BANGKOK -- U.S. Secretary of State Mike Pompeo said Thursday the Trump administration remains ready to resume talks with North Korea now, although he regretted a meeting between the two sides is unlikely at an Asian security conference this week in Thailand.
Pompeo said he and the administration's chief negotiator, Stephen Biegun, had hoped to meet with a senior North Korean official while in Bangkok for the annual Association of Southeast Asian Nations forum. No such meeting had been formally scheduled, and the North's foreign minister was not expected at the three-day event in the Thai capital. Pompeo said it looked increasingly like those hopes would be dashed.
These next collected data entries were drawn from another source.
This design comes from an exercise in tuning for small area, a short achievable clock period and few clock cycles on the open sky130 flow, not from production work.
At most, simulation tests tie the RTL to the original design; equivalence was not proved.
Function not checked in run 2: the RTL went through the layout flow alone.

==> flow/design.v, too long to show whole: its modules and the start of the top module <==
// module lz4crc: 758 lines
module lz4crc (
    input  wire        clk,
    input  wire        rst,             
    input  wire        cmd_valid,
    output wire        cmd_ready,
    input  wire [7:0]  cmd_op,
    input  wire [31:0] cmd_src,
    input  wire [31:0] cmd_len,
    input  wire [31:0] cmd_dst,
    input  wire [31:0] cmd_cap,
    output reg         done,
    output reg  [7:0]  status,
    output reg  [31:0] result,
    output wire        mem_req,
    output wire        mem_we,
    output wire [29:0] mem_addr,
    output wire [3:0]  mem_wstrb,
    output wire [31:0] mem_wdata,
    input  wire        mem_gnt,
    input  wire        mem_rvalid,
    input  wire [31:0] mem_rdata
);
  // ...
==> flow/run.sh <==
#!/bin/bash
# synth_recipe.tcl (not shown) runs the flow's synth.tcl, then flattens the netlist and writes it again
# the make line also repeats each setting of config.mk as NAME=value (left out here)
make -C /OpenROAD-flow-scripts/flow DESIGN_CONFIG=/design/flow/config.mk WORK_HOME=/design/flow/orfs CLKGATE_MAP_FILE= SYNTH_SCRIPT=/design/flow/synth_recipe.tcl finish
==> flow/config.mk <==
export PLATFORM = sky130hd
export DESIGN_NAME = lz4crc
export DESIGN_NICKNAME = lz4crc
export VERILOG_FILES = /design/flow/design.v
export SDC_FILE = /design/flow/constraint.sdc
export NUM_CORES = 4
export LEC_CHECK = 0
export CAP_MARGIN = 20
export CORE_MARGIN = 2
export CORE_UTILIZATION = 40
export SETUP_SLACK_MARGIN = 1.5
export SLEW_MARGIN = 20
==> flow/constraint.sdc <==
create_clock -name core_clock -period 8.0 [get_ports {clk}]
set_input_delay 1.6000 -clock core_clock [delete_from_list [all_inputs] [get_ports {clk}]]
set_output_delay 1.6000 -clock core_clock [all_outputs]
set_load 0.01 [all_outputs]
==> results.tsv, run 1 <==
metric	value	unit
status	complete, no violations	
ctsRootBufferMaster	clkbuf_16	
crit_required	8490	ps
crit_path_end_kind	register	
finalCriticalPeriod	6350	ps
cts_tree	yes	
fill_cells	10066	
dieArea	106000	um^2
seqCellArea	11900	um^2
rr_startpoint	acc[1]	
final_cell_mix	423 x nand2_1, 387 x o21ai_0, 378 x a21oi_1	
place_area	45800	um^2
m1WireLength	73300	um
grt_busiest_layer	met2	
path_cells	ha_1, o21bai_1, a21oi_1, nor2_2, inv_1, ha_1, nor2_1, a21o_1, ha_1, a211o_1, a21o_1, o311a_1, nor4b_2, nor2_1, o31ai_4, mux2_2, nor4_4, nand4_1, or3_1, o41ai_2	
max_freq	158	MHz
cts_setup_buffers	1	
crit_path_max_incr_delay	910	ps
dp_hpwl	136000	um
synth-simple-area-share	0.168	
ys.flop_type	edfxtp_1	
taps	1380	
grt-ovfl-total	0	
io_buffers	282	
drt_iter0_drc	4469	
seq_area_frac_synth	0.286	
synth_cell_types	116	
layout.cells.most_common	nand2_1	
grt_pass1_vias	36919	
route.detailed.drc	0	
die_w	326	um
clockBufferDepth	3	
largestClassByArea	multi-input gates	
ys_async_sr_fraction	0	
nets	5436	
Testbench counts, summed over its fixed seeds: cycles 82,207.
"We stand ready to continue our diplomatic conversation with the North Koreans," Pompeo told reporters at a joint news conference with the Thai foreign minister. "I regret that it looks like I'm not going to have the opportunity to do that while I'm here in Bangkok, but we're ready to go."
The annual ASEAN security meeting has been used in the past as a venue for U.S.-North Korea talks and although the North had signaled its top diplomat would not attend this year, Pompeo had held out hope for a change of heart.
Despite the apparent stand-up by the North, Pompeo said he believed a new round of working level talks led by Biegun and his North Korean counterpart could happen soon.
"I am optimistic that that will happen before too long," he said. "We're looking forward to a chance to reconnect with them in a formal way diplomatically."
Biegun was present in Pompeo's Thursday meeting with Chinese state councilor Wang Yi, and the State Department said he was in Bangkok for North Korea-related meetings but did not elaborate.
Pompeo, who has a full day of meetings in Bangkok today before leaving Saturday for Australia, made his comments shortly after the North announced progress in missile tests conducted over the past week.
North Korea said Thursday leader Kim Jong Un had supervised the first test firing of a new multiple rocket launcher system potentially enhancing its ability to strike targets in South Korea and U.S. military bases there. A report by North Korea's official Korean Central News Agency differed from the assessment by South Korea's military, which had concluded Wednesday's launches were of two short-range ballistic missiles.
The launches from the eastern coastal town of Wonsan were North Korea's second weapons test in less than a week and were seen as a move to keep up pressure on Washington and Seoul amid a stalemate in nuclear negotiations. Pyongyang has also expressed anger over planned U.S.-South Korea military drills.